Fue hace bastantes años, cuando aún teníamos los 20, pero aún ni éramos abogados ni nada que se le pareciera. Era el fin de semana perfecto: 4 amigos, fin de semana en Asturias a ver jugar al Deportivo de La Coruña. El primer error fue salir tarde de Coruña, y con prisa, a causa de que uno de nuestros amigos se quedó dormido. Aún así, era muy temprano y había la típica y fatídica niebla de la provincia de Lugo. El mismo chico que se quedó dormido se metió con la poca potencia del fiat “uno” cargado hasta los topes; y su dueño, en vez de seguirle la broma, comenzó a correr. A pesar de que todos le empezamos a decir que no hiciera caso del tonto de Manuel , y que no tenía nada que demostrarnos, Pedro apretó el acelerador. Teníamos que haber sido más firmes y decirle que parara inmediatamente. Años más tarde lo hice, aunque me costase enfados con amigos imprudentes.

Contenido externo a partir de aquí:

This is an optimization exercise on Yosys and OpenROAD, whose aim is small area, a short achievable clock period and few clock cycles, not a production implementation.
Function was checked by simulation only, so behaviour that the tests miss may differ from the original.

==> design.v <==
package imd_pkg;
	localparam int IMD_REG_WIDTH_DEF = 32;	 
	typedef enum logic [3:0] {
		IMD_NOP   = 4'd0,	 
		IMD_MFHI  = 4'd1,	 
		IMD_MFLO  = 4'd2,	 
		IMD_MTHI  = 4'd3,	 
		IMD_MTLO  = 4'd4,	 
		IMD_MULT  = 4'd5,	 
		IMD_MULTU = 4'd6,	 
		IMD_DIV   = 4'd7,	 
		IMD_DIVU  = 4'd8	 
	} imd_op_t;
	typedef enum logic [1:0] {
		SEQ_IDLE = 2'd0,	 
		SEQ_RUN  = 2'd1,	 
		SEQ_DONE = 2'd2		 
	} imd_seq_state_t;
endpackage
`timescale 1ns/1ps
module imd_top #(
	parameter int REG_WIDTH = imd_pkg::IMD_REG_WIDTH_DEF
) (
	input  logic			clk,
	input  logic			nrst,
	input  logic [3:0]		i_imuldiv_op,		 
	input  logic [REG_WIDTH-1:0]	i_rs_val,
	input  logic [REG_WIDTH-1:0]	i_rt_val,
	input  logic			i_mem_stall,
	input  logic			i_fetch_stall,
	input  logic			i_nullify_execute,
	input  logic			i_nullify_mem,
	input  logic			i_nullify_wb,
	output logic			o_exec_stall,		 
	output logic [REG_WIDTH-1:0]	o_rd_val,
	output logic			o_rd_valid
);
	localparam int W = REG_WIDTH;
	localparam int CW = $clog2(W);
	localparam int K = 4;			 
	localparam int NSTEP = W / K;
	logic		st_prep;	 
	logic		st_mul;		 
	logic		st_mfin;	 
	logic		st_size;	 
	logic		st_norm;	 
	logic		st_div;		 
	logic		st_neg;		 
	logic [W-1:0]	hi, lo;		 
	logic [W-1:0]	d;		 
	logic [W-1:0]	m;		 
	logic [CW-1:0]	cnt;		 
	logic [CW:0]	za, zb;		 
	logic		cy;		 
	logic [K-1:0]	ps, pc;		 
	logic		md;		 
	logic		short_m;	 
	logic		nl, nd;		 
	logic		neg_l, neg_h;	 
	logic		zl;		 
	logic		hz, lz;		 
	logic		mthi_m, mtlo_m, mthi_w, mtlo_w;
	logic		rd_hi;		 
	logic [W-1:0]	hi_seq, lo_seq;	 
	logic		op_mf, op_mfhi, op_mthi, op_mtlo, op_mul, op_div, op_signed;
	logic		busy, last, fin, stallable;
	logic		free;		 
	logic		adv, ld_arith, ld_mt, wr_mt;
	assign op_mfhi = (i_imuldiv_op == imd_pkg::IMD_MFHI);
	assign op_mf = op_mfhi || (i_imuldiv_op == imd_pkg::IMD_MFLO);
	assign op_mthi = (i_imuldiv_op == imd_pkg::IMD_MTHI);
	assign op_mtlo = (i_imuldiv_op == imd_pkg::IMD_MTLO);
	assign op_mul = (i_imuldiv_op == imd_pkg::IMD_MULT) || (i_imuldiv_op == imd_pkg::IMD_MULTU);
	assign op_div = (i_imuldiv_op == imd_pkg::IMD_DIV) || (i_imuldiv_op == imd_pkg::IMD_DIVU);
	assign op_signed = (i_imuldiv_op == imd_pkg::IMD_MULT) || (i_imuldiv_op == imd_pkg::IMD_DIV);
	assign busy = st_prep || st_mul || st_mfin || st_size || st_norm || st_div || st_neg;
	assign last = (cnt == '0);
	assign fin = (st_mfin && !neg_l) || (st_div && last && !neg_l && !neg_h) || st_neg;
	assign stallable = busy && !fin;
	assign free = !i_mem_stall && !i_fetch_stall;
	assign o_exec_stall = free && op_mf && stallable;
	assign adv = free && !(op_mf && stallable);
	assign ld_arith = free && !i_nullify_execute && (op_mul || op_div);
	assign ld_mt = free && !i_nullify_execute && (op_mthi || op_mtlo);
	assign wr_mt = adv && !i_nullify_wb;
	logic		a_neg, b_neg;
	assign a_neg = op_signed && i_rs_val[W-1];
	assign b_neg = op_signed && i_rt_val[W-1];
	function automatic logic is_small(input logic [W-1:0] v, input logic sgn);
		is_small = (v[W-1:W/2] == '0) || (sgn && (v[W-1:W/2-1] == '1));
	endfunction
	logic		rs_small, rt_small, swap;
	logic [W-1:0]	lo_in, d_in;
	assign rs_small = is_small(i_rs_val, op_signed);
	assign rt_small = is_small(i_rt_val, op_signed);
	assign swap = op_mul && !rs_small && rt_small;
	assign lo_in = swap ? i_rt_val : i_rs_val;
	assign d_in = swap ? i_rs_val : i_rt_val;
	localparam int CSW = W + K;
	function automatic logic [2*CSW-1:0] csa(input logic [CSW-1:0] x, input logic [CSW-1:0] y,
		input logic [CSW-1:0] z);
		logic [CSW-1:0] s, c;
		s = x ^ y ^ z;
		c = ((x & y) | (x & z) | (y & z)) << 1;
		csa = {c, s};
	endfunction
	logic [CSW-1:0]	pp [K];
	logic [CSW-1:0]	s1, c1, s2, c2, s3, c3, cs_s, cs_c;
	logic [K:0]	pend;		 
	always_comb
		for (int i = 0; i < K; i++)
			pp[i] = {{K{1'b0}}, d & {W{lo[i]}}} << i;
	assign {c1, s1} = csa({{K{1'b0}}, hi}, {{K{1'b0}}, m}, pp[0]);
	assign {c2, s2} = csa(pp[1], pp[2], pp[3]);
	assign {c3, s3} = csa(s1, c1, s2);
	assign {cs_c, cs_s} = csa(s3, c3, c2);
	assign pend = {1'b0, ps} + {1'b0, pc} + {{K{1'b0}}, cy};
	logic [W:0]	sum;
	assign sum = {1'b0, hi} + {1'b0, m} + {{W{1'b0}}, md || pend[K]};
	logic [W-1:0]	lo_neg, hi_neg, lo_mag, d_mag;
	assign lo_neg = ~lo + 1'b1;
	assign hi_neg = ~hi + {{(W-1){1'b0}}, md || !st_neg || zl};
	assign lo_mag = nl ? lo_neg : lo;
	assign d_mag = nd ? hi_neg : d;
	function automatic logic [CW:0] clz(input logic [W-1:0] v);
		logic [CW-1:0]	n [W];
		logic		z [W];
		for (int i = 0; i < W; i++)
		begin
			z[i] = !v[W - 1 - i];
			n[i] = '0;
		end
		for (int l = 0; l < CW; l++)
		begin
			for (int i = 0; i < (W >> (l + 1)); i++)
			begin
				n[i] = z[2*i] ? (n[2*i+1] | CW'(1 << l)) : n[2*i];
				z[i] = z[2*i] && z[2*i+1];
			end
		end
		clz = {z[0], z[0] ? '0 : n[0]};
	endfunction
	logic [CW:0]	sh;
	logic		d_zero, q_zero;
	assign d_zero = zb[CW];
	assign q_zero = (zb < za);		 
	assign sh = zb - za;
	logic		end_div;	 
	assign end_div = (st_norm && (d_zero || q_zero)) || (st_div && last);
	always_ff @(posedge clk or negedge nrst)
	begin
		if (!nrst)
		begin
			st_prep <= 1'b0;
			st_mul <= 1'b0;
			st_mfin <= 1'b0;
			st_size <= 1'b0;
			st_norm <= 1'b0;
			st_div <= 1'b0;
			st_neg <= 1'b0;
			hz <= 1'b1;
			lz <= 1'b1;
			o_rd_valid <= 1'b0;
			mthi_m <= 1'b0;
			mtlo_m <= 1'b0;
			mthi_w <= 1'b0;
			mtlo_w <= 1'b0;
		end
		else
		begin
			if (adv)
			begin
				o_rd_valid <= !i_nullify_execute && op_mf;
				mthi_m <= ld_mt && op_mthi;
				mtlo_m <= ld_mt && op_mtlo;
				mthi_w <= mthi_m && !i_nullify_mem;
				mtlo_w <= mtlo_m && !i_nullify_mem;
			end
			if (ld_arith || (wr_mt && mthi_w))
				hz <= 1'b0;
			if (ld_arith || (wr_mt && mtlo_w))
				lz <= 1'b0;
			if (ld_arith)
			begin
				st_prep <= a_neg || b_neg;
				st_mul <= op_mul && !a_neg && !b_neg;
				st_mfin <= 1'b0;
				st_size <= op_div && !a_neg && !b_neg;
				st_norm <= 1'b0;
				st_div <= 1'b0;
				st_neg <= 1'b0;
			end
			else
			begin
				st_prep <= 1'b0;
				st_mul <= (st_prep && !md) || (st_mul && !last);
				st_mfin <= st_mul && last;
				st_size <= st_prep && md;
				st_norm <= st_size;
				st_div <= (st_norm && !d_zero && !q_zero) || (st_div && !last);
				st_neg <= ((st_mfin || end_div) && (neg_l || neg_h));
			end
		end
	end
	always_ff @(posedge clk)
	begin
		if (adv && !i_nullify_execute && op_mf)
			rd_hi <= op_mfhi;
		if (ld_arith)
		begin
			md <= op_div;
			short_m <= rs_small || rt_small;
			nl <= swap ? b_neg : a_neg;
			nd <= swap ? a_neg : b_neg;
			neg_l <= a_neg ^ b_neg;
			neg_h <= op_div ? a_neg : (a_neg ^ b_neg);
			cy <= 1'b0;
			ps <= '0;
			pc <= '0;
		end
		else if (st_mul)
		begin
			cy <= pend[K];
			ps <= cs_s[K-1:0];
			pc <= cs_c[K-1:0];
		end
		if (st_mfin)
			zl <= (pend[K-1:0] == '0) && (short_m ?
				((sum[W/2-1:0] == '0) && (lo[W-1:W/2+K] == '0)) : (lo[W-1:K] == '0));
		if (ld_arith)
			cnt <= CW'((rs_small || rt_small) ? NSTEP / 2 - 1 : NSTEP - 1);
		else if (st_norm)
			cnt <= sh[CW-1:0];
		else if (st_mul || st_div)
			cnt <= cnt - 1'b1;
		if (st_size)
		begin
			za <= clz(lo);
			zb <= clz(d);
		end
		if (ld_arith)
			d <= d_in;
		else if (adv && (mthi_m || mtlo_m))
			d <= m;
		else if (st_prep)
			d <= d_mag;
		if (ld_mt)
			m <= i_rs_val;
		else if (ld_arith)
			m <= '0;
		else if (st_mul)
			m <= cs_c[CSW-1:K];
		else if (st_norm)
			m <= ~(d << sh[CW-1:0]);
		else if (st_div)
			m <= {1'b1, m[W-1:1]};
	end
	always_comb
	begin
		hi_seq = hi;
		lo_seq = lo;
		if (st_prep)
		begin
			hi_seq = '0;
			lo_seq = lo_mag;
		end
		if (st_mul)
		begin
			hi_seq = cs_s[CSW-1:K];
			lo_seq = {pend[K-1:0], lo[W-1:K]};
		end
		if (st_mfin)
		begin
			if (short_m)
			begin
				hi_seq = {{(W/2){1'b0}}, sum[W-1:W/2]};
				lo_seq = {sum[W/2-1:0], pend[K-1:0], lo[W-1:W/2+K]};
			end
			else
			begin
				hi_seq = sum[W-1:0];
				lo_seq = {pend[K-1:0], lo[W-1:K]};
			end
		end
		if (st_norm)
		begin
			hi_seq = lo;
			lo_seq = {W{d_zero}};
		end
		if (st_div)
		begin
			if (sum[W])
				hi_seq = sum[W-1:0];
			lo_seq = {lo[W-2:0], sum[W]};
		end
		if (st_neg)
		begin
			if (neg_l)
				lo_seq = lo_neg;
			if (neg_h)
				hi_seq = hi_neg;
		end
	end
	always_ff @(posedge clk)
	begin
		if (ld_arith)
		begin
			lo <= lo_in;
			hi <= (a_neg || b_neg) ? d_in : '0;
		end
		else if (wr_mt && mthi_w)
			hi <= d;
		else if (wr_mt && mtlo_w)
			lo <= d;
		else
		begin
			hi <= hi_seq;
			lo <= lo_seq;
		end
	end
	assign o_rd_val = (hi & {W{rd_hi && !hz}}) | (lo & {W{!rd_hi && !lz}});
endmodule
==> flow/run.sh <==
#!/bin/bash
# Standard layout with two placement/repair knobs changed:
#  - port buffers are plain sky130 buffers (buf_1) instead of the delay cell
#    buffer_ports picks by default; every port still gets its own buffer;
#  - the resizer may change a cell's footprint when it repairs timing.
set -euo pipefail
bash standard.sh MATCH_CELL_FOOTPRINT=0 "BUFFER_PORTS_ARGS=-buffer_cell sky130_fd_sc_hd__buf_1" finish > standard_make.log 2>&1
==> standard.sh <==
#!/bin/bash
# synth_recipe.tcl (not shown) runs the flow's synth.tcl, then flattens the netlist and writes it again
# the make line also repeats each setting of config.mk as NAME=value (left out here)
make -C /OpenROAD-flow-scripts/flow DESIGN_CONFIG=/design/flow/config.mk WORK_HOME=/design/flow/orfs CLKGATE_MAP_FILE= SYNTH_SCRIPT=/design/flow/synth_recipe.tcl "${@:-finish}"
==> config.mk <==
export PLATFORM = sky130hd
export DESIGN_NAME = imd_top
export DESIGN_NICKNAME = imd_top
export VERILOG_FILES = /design/flow/design.v
export SDC_FILE = /design/flow/constraint.sdc
export NUM_CORES = 4
export LEC_CHECK = 0
export CAP_MARGIN = 20
export CORE_MARGIN = 2
export CORE_UTILIZATION = 40
export SETUP_SLACK_MARGIN = 2.8
export SLEW_MARGIN = 20
==> constraint.sdc <==
create_clock -name core_clock -period 6.5 [get_ports {clk}]
set_input_delay 1.3000 -clock core_clock [delete_from_list [all_inputs] [get_ports {clk}]]
set_output_delay 1.3000 -clock core_clock [all_outputs]
set_load 0.01 [all_outputs]
==> flow_summary.json, run 1 <==
{
  "status": "no timing/DRC/antenna violations",
  "setup_tns_ns": 0,
  "grt_overflow": 0,
  "final_cell_area_um2": 24400,
  "relSlewSlack": 0.293,
  "crit_chain": "ha_1, a21oi_2, nand2_1, a221oi_1, nand3_1, a21o_1, a21oi_1, xor2_2, o221ai_1, a31o_2",
  "clk_latency_ns": 0.52,
  "regArea_um2": 5070,
  "max_freq_mhz": 248,
  "antenna_found_initial": 12,
  "max_cap_viol_count": 0,
  "viasPerCell": 7.17,
  "rrSetupSlack_ns": 2.46,
  "whs_endpoint": "hz",
  "grtUsageTotal": 0.424,
  "wirelength_mm": 116,
  "end_kind": "flip-flop",
  "required_ns": 6.79,
  "highest_layer": "met5",
  "synth_adder_area_share": 0.151,
  "ys_seq_elements": 173,
  "min_from": "hz",
  "syn-instance-count": 2501,
  "yosys.cell_types.count": 80,
  "synthMuxAreaShare": 0.0587,
  "yosysWarnings": 6,
  "final_core_util": 0.467,
  "wire_per_inst_um": 35.7,
  "cts.clk_slew.worst_paths_ns": 0.09,
  "vias": 23400,
  "die-area_um2": 54400,
  "drcViolationCount": 0,
  "seq_area_frac_synth": 0.241,
  "hold_path_class": "flip-flop to flip-flop",
  "area_delta_synth_final_pct": 16.0,
  "postPlaceCellArea_um2": 22000,
  "die_w_um": 233,
  "coreArea_um2": 52200,
  "cts.sinks": 173,
  "nets": 2813,
  "worst_slew_pin_slew_ns": 1.05,
  "min_period_ns": 4.04,
  "synth-edff-count": 153,
  "synth_area_leader_cell": "edfxtp_1",
  "dr_wl_met2_mm": 48.0,
  "yosys.area_share.simple": 0.187,
  "drive_above_1_share": 0.154,
  "dieHeight_um": 233,
  "clock-root-buffer": "clkbuf_16",
  "postCtsHoldBufs": 0,
  "cp.arrival_ns": 4.33,
  "worst_setup_path_start_kind": "flip-flop",
  "synth_top_family_by_area": "compound AO/OA/AOI/OAI gates",
  "synth_fp_nets": 2753,
  "io_pins": 109,
  "grt_pass1_wl_mm": 163,
  "syn-cell-area_um2": 21000,
  "worstSetupPathType": "flip-flop to flip-flop",
  "first_global_vias": 21600,
  "gp_congestion": 1.12,
  "min_period_over_period": 0.621,
  "max_stage_delay_ns": 0.61,
  "drt.antenna.violating_nets": 0,
  "synth_top_area_frac": 0.218,
  "wl_met3_mm": 16.8,
  "m1WireLength_mm": 41.8,
  "num_rows": 84,
  "cts_buffer_depth": 2,
  "finalSetupViolations": 0,
  "ys.flop_type": "edfxtp_1",
  "r2r_end": "hi[26]",
  "cts_buffers": 17,
  "cts_tree": "done",
  "drv_slew": 0,
  "synthArstFlopShare": 0.0809,
  "r2r-start": "hi[22]",
  "rsz0062_at_grt": "true",
  "hold_violations": 0,
  "multi_input_area_um2": 15800,
  "dp_hpwl_mm": 86.1,
  "portBuffers": 108,
  "h-tree-depth": 4,
  "final_cell_mix": "nand2_1 (206), nor2_1 (200), o21ai_0 (191)",
  "grt_max_degree": 72,
  "hold_path_depth": 1,
  "synthTopCellsByArea": "edfxtp_1 (22%), fa_1 (12%), o21ai_0 (5.2%), a21oi_1 (4.3%), mux2i_1 (4.0%)",
  "critPathMaxFanout": 11,
  "synth-compound-area-share": 0.265,
  "start_util": 0.403,
  "drt_pass1_iterations": 8,
  "final_common_cell": "nand2_1",
  "drtIter0Drc": 4037,
  "syn_avg_cell_area_um2": 8.41,
  "r2r_cells": 10,
  "critPathSlowestCell": "edfxtp_1",
  "clock_skew_ns": 0.0293,
  "synthXorXnorAreaFrac": 0.0462,
  "num-fill-cells": 5155
}
synthesized netlist by cell type (15+ instances only):
| master | number |
|---|---|
| a211oi_1 | 64 |
| a21o_1 | 24 |
| a21oi_1 | 180 |
| a221oi_1 | 78 |
| a22o_1 | 35 |
| a31oi_1 | 17 |
| and2_1 | 129 |
| clkbuf_1 | 213 |
| edfxtp_1 | 153 |
| fa_1 | 127 |
| ha_1 | 50 |
| inv_1 | 52 |
| mux2_2 | 18 |
| mux2i_1 | 85 |
| nand2_1 | 214 |
| nand2b_1 | 21 |
| nand3_1 | 28 |
| nand4_1 | 21 |
| nor2_1 | 210 |
| nor2b_1 | 24 |
| nor3_1 | 64 |
| nor4_1 | 30 |
| o211ai_1 | 31 |
| o21ai_0 | 217 |
| o221ai_1 | 33 |
| o22ai_1 | 29 |
| o31ai_1 | 16 |
| or3_1 | 15 |
| xnor2_1 | 72 |
| xor2_1 | 39 |
metrics by stage:
| step | setup WS, ns | hold WS (ns) | std cells |
|---|---|---|---|
| after floorplan | 2.78 | 0.450 | 2501 |
| after global routing | 2.45 | 0.519 | 3262 |
| after CTS | 2.57 | 0.501 | 3209 |
| after global placement | 1.50 | 0.473 | 3128 |
| final | 2.46 | 0.501 | 3264 |
| after detailed placement | 1.46 | 0.480 | 3128 |
sequential cells by signal, summed over array words and instances, names as in the netlist, 4 cells and up:
| name | cells |
|---|---|
| ps | 4 |
| cnt | 5 |
| lo | 32 |
| za | 6 |
| zb | 6 |
| hi | 32 |
| d | 32 |
| m | 32 |
what timing repair did:
item | CTS | global route
resized for setup | 148 | 77
buffers inserted | 48 | 53
cloned | 1 | 0
pin swaps | 26 | 23
setup endpoints to repair | 247 | 119
kinds of logic after synthesis:
logic type | after synthesis
XOR/XNOR | 111
flip-flops | 173
AND/OR/NAND/NOR | 805
multiplexers | 111
buffers and inverters | 285
adder cells (fa/ha/maj) | 177
AO/OA/AOI/OAI | 839
layer usage:
layer,vias to the layer above,track usage
li1,9435,-
met1,11400,0.533
met2,2024,0.615
met3,516,0.153
met4,10,0.267
met5,-,0
layout make-up:
cell class / count / share of cell area
Tap cell: 688 / 0.0353
Clock buffer: 17 / 0.0174
Sequential cell: 173 / 0.208
Antenna cell: 2 / 0.000205
Multi-Input combinational cell: 2043 / 0.648
Timing Repair inverter: 1 / 0.000308
Inverter: 57 / 0.0101
Clock inverter: 15 / 0.00621
Timing Repair Buffer: 268 / 0.0749
worst max path at each step:
stage	start	depth (start not counted)	end
2_1_floorplan	i_imuldiv_op[2]	10	hi[14]
3_3_place_gp	i_imuldiv_op[0]	10	hi[29]
3_5_place_dp	i_imuldiv_op[0]	10	hi[29]
4_1_cts	ps[0]	17	hi[18]
5_1_grt	ps[0]	17	hi[18]
6_report	hi[22]	10	hi[26]
worst max-delay path, delay by kind of cell (launching register included):
family	cells	cell delay (ns)
DFF	1	0.61
AOI/OAI and AO/OA	6	1.81
xor gates and xnor gates	1	0.37
adders and majority gates	1	0.55
and+or+nand+nor	2	0.46
Testbench counts, summed over its fixed seeds: cycles 31,558.
==> run 2, diff against run 1 <==
--- a/config.mk
+++ b/config.mk
@@ -6,7 +6,8 @@
 export NUM_CORES = 4
 export LEC_CHECK = 0
+export ABC_AREA = 1
 export CAP_MARGIN = 20
 export CORE_MARGIN = 2
 export CORE_UTILIZATION = 40
-export SETUP_SLACK_MARGIN = 2.8
+export SETUP_SLACK_MARGIN = 2.5
 export SLEW_MARGIN = 20
==> run 2 against run 1 <==
Still clean. Maximum frequency increased by 1.7%. Sequential share of layout area decreased by 0.75 points. Cell count increased by 37%. Design area increased by 3.7%. Worst setup slack improved by 0.068 ns.
==> flow_summary.json, run 2 <==
{
  "final_cells": 4457,
  "die_w_um": 247,
  "start_util": 0.406,
  "dp_slack_ns": 1.98,
  "synth-edff-count": 153,
  "nets": 3931,
  "synth_area_leader_cell": "edfxtp_1",
  "ys.flop_type": "edfxtp_1",
  "drive_above_1_share": 0.0520,
  "r2r_cells": 15,
  "grt_pass1_wl_mm": 175,
  "synthArstFlopShare": 0.0809,
  "yosysWarnings": 6,
  "r2r-start": "d[4]",
  "diodes": 0,
  "synth_top_area_frac": 0.195,
  "synth_fp_nets": 3952,
  "use_met1": 0.563,
  "hold_path_class": "flip-flop to flip-flop",
  "drcViolationCount": 0,
  "vias": 26900,
  "synth_most_common_cell": "nand2_1",
  "required_ns": 6.74,
  "gp_congestion": 1.08,
  "coreArea_um2": 58000,
  "num_rows": 88,
  "fin_ws_ns": 2.53,
  "worst_setup_path_start_kind": "flip-flop",
  "grtUsageMet3": 0.124,
  "cp.arrival_ns": 4.21,
  "critPathMaxFanout": 10,
  "final_common_cell": "nand2_1",
  "worstSetupPathType": "flip-flop to flip-flop",
  "dieHeight_um": 247,
  "worst_slew_pin_slew_ns": 1.01,
  "ys_seq_elements": 173,
  "dp_hpwl_mm": 98.3,
  "clock-root-buffer": "clkbuf_16",
  "final_cell_mix": "nand2_1 (1115), inv_1 (591), o21ai_0 (297)",
  "cts_buffer_depth": 2,
  "synth_common_cells": "nand2_1 (1119), inv_1 (595), o21ai_0 (297), nand3_1 (259), nor2_1 (235)",
  "syn-instance-count": 3700,
  "h-tree-depth": 4,
  "cts_tree": "done",
  "portBuffers": 108,
  "place_inst": 4413,
  "clock_skew_ns": 0.0157,
  "gr-max-usage-layer": "met1",
  "io_pins": 109,
  "max_freq_mhz": 252,
  "hold_violations": 0,
  "status": "no timing/DRC/antenna violations",
  "cp-startpoint": "d[4]",
  "grt_overflow": 0,
  "final_cell_area_um2": 25300,
  "setup_tns_ns": 0,
  "gr-usage-met2": 0.558,
  "min_period_ns": 3.97,
  "max_cap_viol_count": 0,
  "cts.clk_slew.worst_paths_ns": 0.08,
  "end_kind": "flip-flop",
  "wire_per_inst_um": 27.9,
  "min_from": "lz",
  "antenna_found_initial": 4,
  "cts.sinks": 173,
  "relSlewSlack": 0.325,
  "grtUsageTotal": 0.403,
  "syn_avg_cell_area_um2": 6.37,
  "postPlaceCellArea_um2": 24400,
  "postCtsHoldBufs": 0,
  "clk_latency_ns": 0.48,
  "drtIter0Drc": 4663,
  "drv_slew": 0,
  "yosys.cell_types.count": 64,
  "viasPerCell": 6.03,
  "drt_pass1_iterations": 9,
  "die-area_um2": 60900,
  "seq_area_frac_synth": 0.215,
  "grt_max_degree": 103,
  "drt.antenna.violating_nets": 0,
  "syn-cell-area_um2": 23600,
  "wirelength_mm": 124,
  "synthTopCellsByArea": "edfxtp_1 (19%), nand2_1 (18%), fa_1 (11%), inv_1 (9.5%), o21ai_0 (6.3%)",
  "finalSetupViolations": 0,
  "rsz0062_at_grt": "true",
  "area_delta_synth_final_pct": 7.25,
  "min_period_over_period": 0.611,
  "first_global_vias": 24300,
  "hold_path_depth": 2,
  "cts_buffers": 17
}
## run 2: changes by cell type in the layout (fill, tap and decap cells not counted), moves of 95 or more
cell / change
nand2_1: +909
inv_1: +543
buf_4: -95
nand3_1: +230
and2_1: -122
o21ai_0: +106
## run 2: metal layers
metal / part of all wire / vias to the layer above / wire (um)
li1: - / 11900 / -
met1: 0.40 / 12500 / 49200
met2: 0.40 / 2058 / 49100
met3: 0.15 / 346 / 18100
met4: 0.062 / 6 / 7690
met5: 0.00034 / - / 42
## run 2: path summary, 6_finish.rpt
check,to,slack (ns)
setup / recovery,hi[4],2.53
hold / removal,lz,0.45
setup reg to reg,hi[4],2.53
hold reg to reg,lz,0.45
max in group asynchronous,st_mul,4.94
min in group asynchronous,st_norm,0.94
## run 2: cell families after synthesis
kind of cell               count (synthesis)  share of synthesized area
buffers and inverters                    820                      0.135
xor gates and xnor gates                  57                     0.0215
adders and majority gates                177                      0.134
AOI/OAI and AO/OA                        661                      0.164
DFF                                      173                      0.215
and+or+nand+nor                         1795                      0.323
muxes                                     17                    0.00722
## run 2: cell type report
| class | instances | area, um^2 |
|---|---|---|
| clock buffer | 22 | 475 |
| clock inverter | 10 | 103 |
| fill | 6280 | 32700 |
| inverter | 619 | 2360 |
| multi-input combinational | 2709 | 15500 |
| sequential | 173 | 5070 |
| tap | 765 | 957 |
| timing repair buffer | 157 | 837 |
| timing repair inverter | 2 | 10.0 |
## run 2: timing repair
| action | in CTS | in global routing |
|---|---|---|
| gates resized for setup | 18 | 28 |
| endpoints found under the setup margin | 130 | 95 |
| cloned | 0 | 4 |
| setup buffers | 2 | 6 |
| pin swaps | 0 | 3 |
## run 2: stage by stage
step	util	hold WS, ns
5_1_grt	0.436	0.469
2_1_floorplan	-	0.420
3_3_place_gp	0.421	0.431
3_5_place_dp	0.421	0.433
4_1_cts	0.432	0.444
6_report	0.436	0.446
## run 2: worst max-delay path, stage by stage, from the launching register on
cell and delay (ns):
edfxtp_1 0.83, nand2_1 0.11, inv_1 0.11, fa_1 0.42, fa_1 0.45, fa_1 0.51
a221oi_1 0.56, o21ai_0 0.17, inv_1 0.11, nand2_1 0.06, nand2_1 0.05, nand2_1 0.05
nand2_1 0.12, nand2_1 0.07, nand2_1 0.07, nand2_1 0.05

Así, en el único tramo recto que había por aquella época entre Asturias y Galicia, nuestro amigo decidió adelantar al vehículo que llevaba delante, que ya iba a unos buenos 90 km/h y con niebla. Aún recuerdo a la perfección ver surgir las luces de frente de entre la nada, Pedro levantando el pie y abortando la maniobra a la vez que el vehículo rebasado frenaba para dejarnos pasar. Ese día aprendí la lección: si uno ha empezado a adelantar, esta a la par que el adelantado, y el vehículo que viene de frente nos ha visto, es mejor continuar la maniobra que frenar en ese momento. Pero claro, es mucho más fácil decirlo que verse en la situación de Pedro, el cual frenó bruscamente y empezó a irse hacia la derecha, y cuando recuperaba el control del coche (el cual ya iba dando bandazos), por el arcén, ajeno a todo, apareció un hombre muy mayor en bicicleta, y mi amigo para evitarlo dio un nuevo bandazo hacia la cuneta, pese a lo cual vimos desaparecer su cuerpo pasando por encima del fiat con una facilidad increíble.
Caímos a la cuneta y de mi lado del pasajero, haciendo el accidente inevitable al resbalar el coche y caer de lado. Supongo que ese día Dios quiso que viviéramos al poner suficiente barro en aquel campo como para atrapar un camión. Vi como la hierba y la tierra lamían interminablemente mi ventanilla hasta que el coche paró, y justo en ese momento terminó de dar la vuelta de campana por la propia inercia: contemplé horrorizado como ese sencillo vuelco hundía el techo de mi lado 30 centímetros hasta quedar a cuatro dedos de mi cabeza. Desde entonces nunca quise saber nada ni de los utilitarios ni de los fiat. Pedro comenzó a chillar, diciendo que habíamos matado al señor, y que rompiéramos la ventanilla de mi lado. Frenético, comenzó a patearla, hasta que yo, con una desconocida sangre fría, solté el cinturón, caí sobre mi cabeza y manos, le dije “aparta un momento” y bajé la ventanilla - que por suerte era manual- con total normalidad. Salí como un autómata, como quien se levanta para ir al baño después de dormir 10 horas seguidas. Inmediatamente fuimos a ayudar al señor y sin tocarlo simplemente taparlo con una manta, mientras llegaba la ambulancia: jadeaba pesadamente, con intenso vaho: solamente tenía la cadera rota –podía haber muerto- y nosotros 4 estábamos perfectamente bien. Pedro y yo corrimos hasta el cambio de rasante anterior a señalizar el accidente y llamar a la policía.
Antes de marchar, contemplé horrorizado como el campo estaba dividido a ambos lados por dos postes de madera y árboles, y que nosotros habíamos pasado justo por el medio. Desde entonces creo en muchas cosas, entre ellas en la prudencia y el sentido común. Espero que esta vivencia sirva para que alguien vea el tiempo, conozca la carretera y sus propios límites –y del coche- y así evitar un accidente de tráfico.